`flow/run.sh`:
```
#!/bin/bash
# the make line also repeats each setting of config.mk as NAME=value (left out here)
make -C /OpenROAD-flow-scripts/flow DESIGN_CONFIG=/design/flow/config.mk WORK_HOME=/design/flow/orfs CLKGATE_MAP_FILE= finish
```
`flow/design.v`:
```
	module clk_1M(clk0, rst_n, clk_1M, tick);
	input clk0, rst_n;
	output clk_1M;
	output tick;	 
	reg [7:0] cnt;
	reg clk_1M;
	assign tick = (cnt == 8'd19) && !clk_1M;
	always@(posedge clk0 or negedge rst_n)
	begin
		if(!rst_n)	
		begin
			cnt <= 0;
			clk_1M <= 0;
		end
		else
		begin
			if(cnt == 8'd19) 
			begin
				cnt <= 0;
				clk_1M <= ~clk_1M;
			end
			else	cnt <= cnt + 8'h1;
		end
	end
	endmodule
module Encoder(clk, en, clk_rd, chA, chB, rst_n, data);
  input       clk;
  input       en;
  input       rst_n;
  input       chA, chB;
  input       clk_rd;
  output[15:0] data;
  reg[15:0]    data;                                     
  reg[15:0]    databuf;
  reg[1:0]     state;                                     
  reg[1:0]	   state_r1, state_r2;
  wire         outputflag;                                
  reg          clk_rd_r1;
  reg		   	clk_rd_r0;
  wire [1:0]	state_pre, state_last;
  assign outputflag = (clk_rd_r0 & (~clk_rd_r1));
  assign state_pre = state & state_r1;
  assign state_last = state_r1 & state_r2;
  always@(posedge clk or negedge rst_n)
  begin
    if(!rst_n)
    begin
      state <= 0;
      databuf <= 0;
      data <= 0;
      clk_rd_r0 <= 0;
      clk_rd_r1 <= 0;
      state_r1 <= 0;
      state_r2 <= 0;
    end
    else if(en)
      begin
        state[0] <= chA;
        state[1] <= chB;
        clk_rd_r0 <= clk_rd;
        clk_rd_r1 <= clk_rd_r0;
        state_r1 <= state;
        state_r2 <= state_r1;
        if(outputflag)  
        begin
          data <= databuf;
          databuf <= 0;
        end
        else
        begin
			case({state_last, state_pre})
			4'b0010:  databuf <= databuf - 16'd1;
			4'b1011:  databuf <= databuf - 16'd1;
			4'b1101:  databuf <= databuf - 16'd1;
			4'b0100:  databuf <= databuf - 16'd1;
			4'b0001:  databuf <= databuf + 16'd1;
			4'b0111:  databuf <= databuf + 16'd1;
			4'b1110:  databuf <= databuf + 16'd1;
			4'b1000:  databuf <= databuf + 16'd1;
			default:  databuf <= databuf;
			endcase
		end
      end
  end
  endmodule
module IncEncoderGroup(clk_encoder, en, rst_n, RD, chA, chB,
								data_out0, data_out1, data_out2, data_out3, data_out4, data_out5, data_out6);
input clk_encoder, en, rst_n;
input RD;
input [6:0]chA;
input [6:0]chB;
output [15:0]data_out0;
output [15:0]data_out1;
output [15:0]data_out2;
output [15:0]data_out3;
output [15:0]data_out4;
output [15:0]data_out5;
output [15:0]data_out6;
	Encoder	encoder_0(
					.clk(clk_encoder), 
					.en(en), 
					.clk_rd(~RD), 
					.chA(chA[0]), 
					.chB(chB[0]), 
					.rst_n(rst_n), 
					.data(data_out0)
					);
	Encoder	encoder_1(
					.clk(clk_encoder), 
					.en(en), 
					.clk_rd(~RD), 
					.chA(chA[1]), 
					.chB(chB[1]), 
					.rst_n(rst_n), 
					.data(data_out1)
					);
	Encoder	encoder_2(
					.clk(clk_encoder), 
					.en(en), 
					.clk_rd(~RD), 
					.chA(chA[2]), 
					.chB(chB[2]), 
					.rst_n(rst_n), 
					.data(data_out2)
					);
	Encoder	encoder_3(
					.clk(clk_encoder), 
					.en(en), 
					.clk_rd(~RD), 
					.chA(chA[3]), 
					.chB(chB[3]), 
					.rst_n(rst_n), 
					.data(data_out3)
					);
	Encoder	encoder_4(
					.clk(clk_encoder), 
					.en(en), 
					.clk_rd(~RD), 
					.chA(chA[4]), 
					.chB(chB[4]), 
					.rst_n(rst_n), 
					.data(data_out4)
					);
	Encoder	encoder_5(
					.clk(clk_encoder), 
					.en(en), 
					.clk_rd(~RD), 
					.chA(chA[5]), 
					.chB(chB[5]), 
					.rst_n(rst_n), 
					.data(data_out5)
					);
	Encoder	encoder_6(
					.clk(clk_encoder), 
					.en(en), 
					.clk_rd(~RD), 
					.chA(chA[6]), 
					.chB(chB[6]), 
					.rst_n(rst_n), 
					.data(data_out6)
					);
	endmodule
module AbsEncoder(clk, 
						clk_rd, 
						rst_n, data_in, cs0_n, cs1_n, busy0, convst, enc_rst, 
						data_out0, data_out1, data_out2, data_out3, data_out4, data_out5, data_out6, data_out7, 
						data_out8, data_out9, data_outA, data_outB, data_outC, data_outD, data_outE, data_outF 
						);
	input clk, rst_n, busy0;
	input clk_rd;
	input[15:0] 	data_in;
	output 			convst, enc_rst, cs0_n, cs1_n;
	output[15:0]	data_out0;
	output[15:0]	data_out1;
	output[15:0]	data_out2;
	output[15:0]	data_out3;
	output[15:0]	data_out4;
	output[15:0]	data_out5;
	output[15:0]	data_out6;
	output[15:0]	data_out7;
	output[15:0]	data_out8;
	output[15:0]	data_out9;
	output[15:0]	data_outA;
	output[15:0]	data_outB;
	output[15:0]	data_outC;
	output[15:0]	data_outD;
	output[15:0]	data_outE;
	output[15:0]	data_outF;
	reg[15:0]		data_out0;	
	reg[15:0]		data_out1;
	reg[15:0]		data_out2;
	reg[15:0]		data_out3;
	reg[15:0]		data_out4;
	reg[15:0]		data_out5;
	reg[15:0]		data_out6;
	reg[15:0]		data_out7;
	reg[15:0]		data_out8;
	reg[15:0]		data_out9;
	reg[15:0]		data_outA;
	reg[15:0]		data_outB;
	reg[15:0]		data_outC;
	reg[15:0]		data_outD;
	reg[15:0]		data_outE;
	reg[15:0]		data_outF;
	reg				convst, enc_rst, cs0_n, cs1_n;
	reg[2:0]		enc_rst_cnt;
	reg[7:0]		data_cnt;
	reg[3:0]		convst_cnt;
	wire        outputflag;                                
	reg         clk_rd_r1;
	reg		   clk_rd_r0;
	assign outputflag = (clk_rd_r0 & (~clk_rd_r1));
	always@ (posedge clk or negedge rst_n)
	begin
		if(!rst_n)
		begin
			enc_rst <= 1'b1;
			enc_rst_cnt <= 0;
		end
		else
		begin
			if(enc_rst_cnt == 3'b111)
				enc_rst <= 0;
			else
				enc_rst_cnt <= enc_rst_cnt + 3'b001;
		end
	end
	reg busy0_r;
	reg rd_start;
	wire busy0_neg;
	assign busy0_neg = (busy0_r & (~busy0));	 
	always@ (posedge clk or negedge rst_n)
	begin
		if(!rst_n)
		begin
			busy0_r <= 1'b0;
			clk_rd_r0 <= 1'b0;
			clk_rd_r1 <= 1'b0;
		end
		else
		begin
			busy0_r <= busy0;
         clk_rd_r0 <= clk_rd;
         clk_rd_r1 <= clk_rd_r0;
		end
	end
	always@ (posedge clk or negedge rst_n)
	begin
		if(!rst_n)
		begin
			data_cnt <= 0;
		end
		else
		begin
			if(rd_start)
				data_cnt <= data_cnt + 8'h1;
			else
				data_cnt <= 8'd0;
		end
	end
	always@ (posedge clk or negedge rst_n)
	begin
		if(!rst_n)
		begin
			convst_cnt <= 0;
		end
		else
		begin
			if(!convst)
				convst_cnt <= convst_cnt + 4'h1;
			else
				convst_cnt <= 4'd0;
		end
	end	
	always@ (posedge clk or negedge rst_n)
	begin
		if(!rst_n)
		begin
			data_out0 <= 0;
			data_out1 <= 0;
			data_out2 <= 0;
			data_out3 <= 0;
			data_out4 <= 0;
			data_out5 <= 0;
			data_out6 <= 0;
			data_out7 <= 0;
			data_out8 <= 0;
			data_out9 <= 0;
			data_outA <= 0;
			data_outB <= 0;
			data_outC <= 0;
			data_outD <= 0;
			data_outE <= 0;
			data_outF <= 0;
			convst <= 1'b1;			
			cs0_n <= 1'b1;
			cs1_n <= 1'b1;
			rd_start <= 1'b0;
		end
		else
		begin
			if(outputflag && (!enc_rst))
			begin
				convst <= 1'b0;		 
			end
			if(convst_cnt == 4'd4)
				convst <= 1'b1;		 
			if(busy0_neg)				 
			begin
				rd_start <= 1'b1;
			end
			if(rd_start)
			begin
				case(data_cnt)
					8'd0:	
					begin
						cs0_n <= 0;
						cs1_n <= 1;
					end
					8'd1:
					begin
						cs0_n <= 1;
						cs1_n <= 1;
						data_out0 <= data_in;
					end
					8'd2:	
					begin
						cs0_n <= 0;
						cs1_n <= 1;
					end
					8'd3:
					begin
						cs0_n <= 1;
						cs1_n <= 1;
						data_out1 <= data_in;
					end
					8'd4:	
					begin
						cs0_n <= 0;
						cs1_n <= 1;
					end
					8'd5:
					begin
						cs0_n <= 1;
						cs1_n <= 1;
						data_out2 <= data_in;
					end
					8'd6:	
					begin
						cs0_n <= 0;
						cs1_n <= 1;
					end
					8'd7:
					begin
						cs0_n <= 1;
						cs1_n <= 1;
						data_out3 <= data_in;
					end
					8'd8:	
					begin
						cs0_n <= 0;
						cs1_n <= 1;
					end
					8'd9:
					begin
						cs0_n <= 1;
						cs1_n <= 1;
						data_out4 <= data_in;
					end
					8'd10:	
					begin
						cs0_n <= 0;
						cs1_n <= 1;
					end
					8'd11:
					begin
						cs0_n <= 1;
						cs1_n <= 1;
						data_out5 <= data_in;
					end
					8'd12:
					begin
						cs0_n <= 0;
						cs1_n <= 1;
					end
					8'd13:
					begin
						cs0_n <= 1;
						cs1_n <= 1;
						data_out6 <= data_in;
					end
					8'd14:	
					begin
						cs0_n <= 0;
						cs1_n <= 1;
					end
					8'd15:
					begin
						cs0_n <= 1;
						cs1_n <= 1;
						data_out7 <= data_in;
					end
					8'd16:
					begin
						cs0_n <= 1;
						cs1_n <= 0;				
					end
					8'd17:
					begin
						cs0_n <= 1;
						cs1_n <= 1;
						data_out8 <= data_in;
					end
					8'd18:
					begin
						cs0_n <= 1;
						cs1_n <= 0;
					end
					8'd19:
					begin
						cs0_n <= 1;
						cs1_n <= 1;
						data_out9 <= data_in;
					end
					8'd20:	
					begin
						cs0_n <= 1;
						cs1_n <= 0;
					end
					8'd21:
					begin
						cs0_n <= 1;
						cs1_n <= 1;
						data_outA <= data_in;
					end
					8'd22:
					begin
						cs0_n <= 1;
						cs1_n <= 0;
					end
					8'd23:
					begin
						cs0_n <= 1;
						cs1_n <= 1;
						data_outB <= data_in;
					end
					8'd24:
					begin
						cs0_n <= 1;
						cs1_n <= 0;
					end
					8'd25:
					begin
						cs0_n <= 1;
						cs1_n <= 1;
						data_outC <= data_in;
					end
					8'd26:
					begin
						cs0_n <= 1;
						cs1_n <= 0;					
					end
					8'd27:
					begin
						cs0_n <= 1;
						cs1_n <= 1;
						data_outD <= data_in;
					end
					8'd28:
					begin
						cs0_n <= 1;
						cs1_n <= 0;	
					end
					8'd29:
					begin
						cs0_n <= 1;
						cs1_n <= 1;	
						data_outE <= data_in;
					end
					8'd30:
					begin
						cs0_n <= 1;
						cs1_n <= 0;
					end
					8'd31:
					begin
						cs0_n <= 1;
						cs1_n <= 1;	
						data_outF <= data_in;
						rd_start <= 0;
					end
					default:
					begin
						cs0_n <= 1;
						cs1_n <= 1;
					end
				endcase
			end
		end
	end
endmodule
module ParaBus(clk, rst_n, DSP_Add, DSP_Data_in, DSP_Data_out, DSP_Data_oe, WR, RD, CS0, LED,
					IncEncoder1, IncEncoder2, IncEncoder3, IncEncoder4,
					IncEncoder5, IncEncoder6, IncEncoder7, IncEncoderRd,
					AbsEncoder0, AbsEncoder1, AbsEncoder2, AbsEncoder3,
					AbsEncoder4, AbsEncoder5, AbsEncoder6, AbsEncoder7,
					AbsEncoder8, AbsEncoder9, AbsEncoderA, AbsEncoderB,
					AbsEncoderC, AbsEncoderD, AbsEncoderE, AbsEncoderF); 
input clk, rst_n;
input [7:0] DSP_Add;			 
input WR,RD,CS0;				 
input [15:0] IncEncoder1;
input [15:0] IncEncoder2;
input [15:0] IncEncoder3;
input [15:0] IncEncoder4;
input [15:0] IncEncoder5;
input [15:0] IncEncoder6;
input [15:0] IncEncoder7;
input [15:0] AbsEncoder0;
input [15:0] AbsEncoder1;
input [15:0] AbsEncoder2;
input [15:0] AbsEncoder3;
input [15:0] AbsEncoder4;
input [15:0] AbsEncoder5;
input [15:0] AbsEncoder6;
input [15:0] AbsEncoder7;
input [15:0] AbsEncoder8;
input [15:0] AbsEncoder9;
input [15:0] AbsEncoderA;
input [15:0] AbsEncoderB;
input [15:0] AbsEncoderC;
input [15:0] AbsEncoderD;
input [15:0] AbsEncoderE;
input [15:0] AbsEncoderF;
output [3:0] LED;				 
output IncEncoderRd;
input [15:0] DSP_Data_in;
output [15:0] DSP_Data_out;
output DSP_Data_oe;		 
reg [15:0] DSP_Data_reg;
reg [15:0] Control_reg;
reg [3:0] LED_reg; 
reg WR_r, RD_r, oe_reg;
wire wr_rise = WR & ~WR_r;
wire rd_fall = ~RD & RD_r;
always @ (posedge clk or negedge rst_n) 
begin 
	if(!rst_n)
	begin
		Control_reg <= 16'h0000;
		LED_reg <= 4'h0;
	end
	else if(wr_rise && CS0==1'b0)	 
	begin 
		case(DSP_Add)
			6'h00:	
			begin
				Control_reg <= DSP_Data_in;
			end
			6'h01: 		 
			begin 
				LED_reg <= DSP_Data_in[3:0]; 
			end
		endcase 
	end 
end 
always @ (posedge clk or negedge rst_n)
begin 
if(!rst_n)
    DSP_Data_reg <= 16'h0000;
else if(rd_fall && CS0 == 1'b0)	 
    begin
		case(DSP_Add)
			6'h00:
			begin
				DSP_Data_reg <= Control_reg;
			end
        	6'h10:	
			begin 
				DSP_Data_reg <= IncEncoder1;	
			end
        	6'h11:	
			begin 
				DSP_Data_reg <= IncEncoder2;	
			end
        	6'h12:	
			begin 
				DSP_Data_reg <= IncEncoder3;	
			end
        	6'h13:	
			begin 
				DSP_Data_reg <= IncEncoder4;	
			end
        	6'h14:	
			begin 
				DSP_Data_reg <= IncEncoder5;	
			end
        	6'h15:	
			begin 
				DSP_Data_reg <= IncEncoder6;	
			end
        	6'h16:	
			begin 
				DSP_Data_reg <= IncEncoder7;	
			end
        	6'h20:	
			begin 
				DSP_Data_reg <= AbsEncoder0;	
			end
        	6'h21:	
			begin 
				DSP_Data_reg <= AbsEncoder1;	
			end
        	6'h22:	
			begin 
				DSP_Data_reg <= AbsEncoder2;	
			end
        	6'h23:	
			begin 
				DSP_Data_reg <= AbsEncoder3;	
			end
        	6'h24:	
			begin 
				DSP_Data_reg <= AbsEncoder4;	
			end
        	6'h25:	
			begin 
				DSP_Data_reg <= AbsEncoder5;	
			end
        	6'h26:	
			begin 
				DSP_Data_reg <= AbsEncoder6;	
			end			
       	6'h27:	
			begin 
				DSP_Data_reg <= AbsEncoder7;	
			end
        	6'h28:	
			begin 
				DSP_Data_reg <= AbsEncoder8;	
			end
        	6'h29:	
			begin 
				DSP_Data_reg <= AbsEncoder9;	
			end
        	6'h2A:	
			begin 
				DSP_Data_reg <= AbsEncoderA;	
			end
        	6'h2B:	
			begin 
				DSP_Data_reg <= AbsEncoderB;	
			end
        	6'h2C:	
			begin 
				DSP_Data_reg <= AbsEncoderC;	
			end
        	6'h2D:	
			begin 
				DSP_Data_reg <= AbsEncoderD;	
			end
        	6'h2E:	
			begin 
				DSP_Data_reg <= AbsEncoderE;	
			end			
       	6'h2F:	
			begin 
				DSP_Data_reg <= AbsEncoderF;	
			end	
			endcase 
	end 
end
assign IncEncoderRd = Control_reg[0];
assign LED = LED_reg;
always @ (posedge clk or negedge rst_n)
begin
	if(!rst_n)
	begin
		WR_r <= 1'b1;
		RD_r <= 1'b1;
		oe_reg <= 1'b0;
	end
	else
	begin
		WR_r <= WR;
		RD_r <= RD;
		oe_reg <= (CS0 == 1'b0 && RD == 1'b0);
	end
end
assign DSP_Data_out = DSP_Data_reg;
assign DSP_Data_oe = oe_reg;
endmodule 
module sample_dsp(
	input         clk_20M,
	input         rst_n,
	input         WR,
	input         RD,
	input         CS0,
	input  [7:0]  DSP_Add,
	input  [15:0] DSP_Data_in,
	output [15:0] DSP_Data_out,
	output        DSP_Data_oe,
	input  [6:0]  chAn,
	input  [6:0]  chBn,
	input  [15:0] data_in,
	input         busy0,
	output [3:0]  LED,
	output        cs0_n,
	output        cs1_n,
	output        convst,
	output        enc_rst
);
	wire        clk_1M, tick_1M;
	wire        IncEncoderRd;
	wire [15:0] inc0, inc1, inc2, inc3, inc4, inc5, inc6;
	wire [15:0] abs0, abs1, abs2, abs3, abs4, abs5, abs6, abs7;
	wire [15:0] abs8, abs9, absA, absB, absC, absD, absE, absF;
	clk_1M inst45(.clk0(clk_20M), .rst_n(rst_n), .clk_1M(clk_1M), .tick(tick_1M));
	IncEncoderGroup inst(
		.clk_encoder(clk_20M), .en(tick_1M), .rst_n(rst_n), .RD(IncEncoderRd),
		.chA(~chAn), .chB(~chBn),
		.data_out0(inc0), .data_out1(inc1), .data_out2(inc2), .data_out3(inc3),
		.data_out4(inc4), .data_out5(inc5), .data_out6(inc6));
	AbsEncoder inst1(
		.clk(clk_20M), .clk_rd(IncEncoderRd), .rst_n(rst_n),
		.data_in(data_in), .cs0_n(cs0_n), .cs1_n(cs1_n), .busy0(busy0),
		.convst(convst), .enc_rst(enc_rst),
		.data_out0(abs0), .data_out1(abs1), .data_out2(abs2), .data_out3(abs3),
		.data_out4(abs4), .data_out5(abs5), .data_out6(abs6), .data_out7(abs7),
		.data_out8(abs8), .data_out9(abs9), .data_outA(absA), .data_outB(absB),
		.data_outC(absC), .data_outD(absD), .data_outE(absE), .data_outF(absF));
	ParaBus ParaBusInst(
		.clk(clk_20M), .rst_n(rst_n),
		.DSP_Add(DSP_Add), .DSP_Data_in(DSP_Data_in), .DSP_Data_out(DSP_Data_out),
		.DSP_Data_oe(DSP_Data_oe), .WR(WR), .RD(RD), .CS0(CS0), .LED(LED),
		.IncEncoder1(inc0), .IncEncoder2(inc1), .IncEncoder3(inc2), .IncEncoder4(inc3),
		.IncEncoder5(inc4), .IncEncoder6(inc5), .IncEncoder7(inc6), .IncEncoderRd(IncEncoderRd),
		.AbsEncoder0(abs0), .AbsEncoder1(abs1), .AbsEncoder2(abs2), .AbsEncoder3(abs3),
		.AbsEncoder4(abs4), .AbsEncoder5(abs5), .AbsEncoder6(abs6), .AbsEncoder7(abs7),
		.AbsEncoder8(abs8), .AbsEncoder9(abs9), .AbsEncoderA(absA), .AbsEncoderB(absB),
		.AbsEncoderC(absC), .AbsEncoderD(absD), .AbsEncoderE(absE), .AbsEncoderF(absF));
endmodule
```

◇ ◇ ◇

Task requirements: Take each line in the listing that has the word "design" and copy it.

Reply to the task:
make -C /OpenROAD-flow-scripts/flow DESIGN_CONFIG=/design/flow/config.mk WORK_HOME=/design/flow/orfs CLKGATE_MAP_FILE= finish
`flow/design.v`:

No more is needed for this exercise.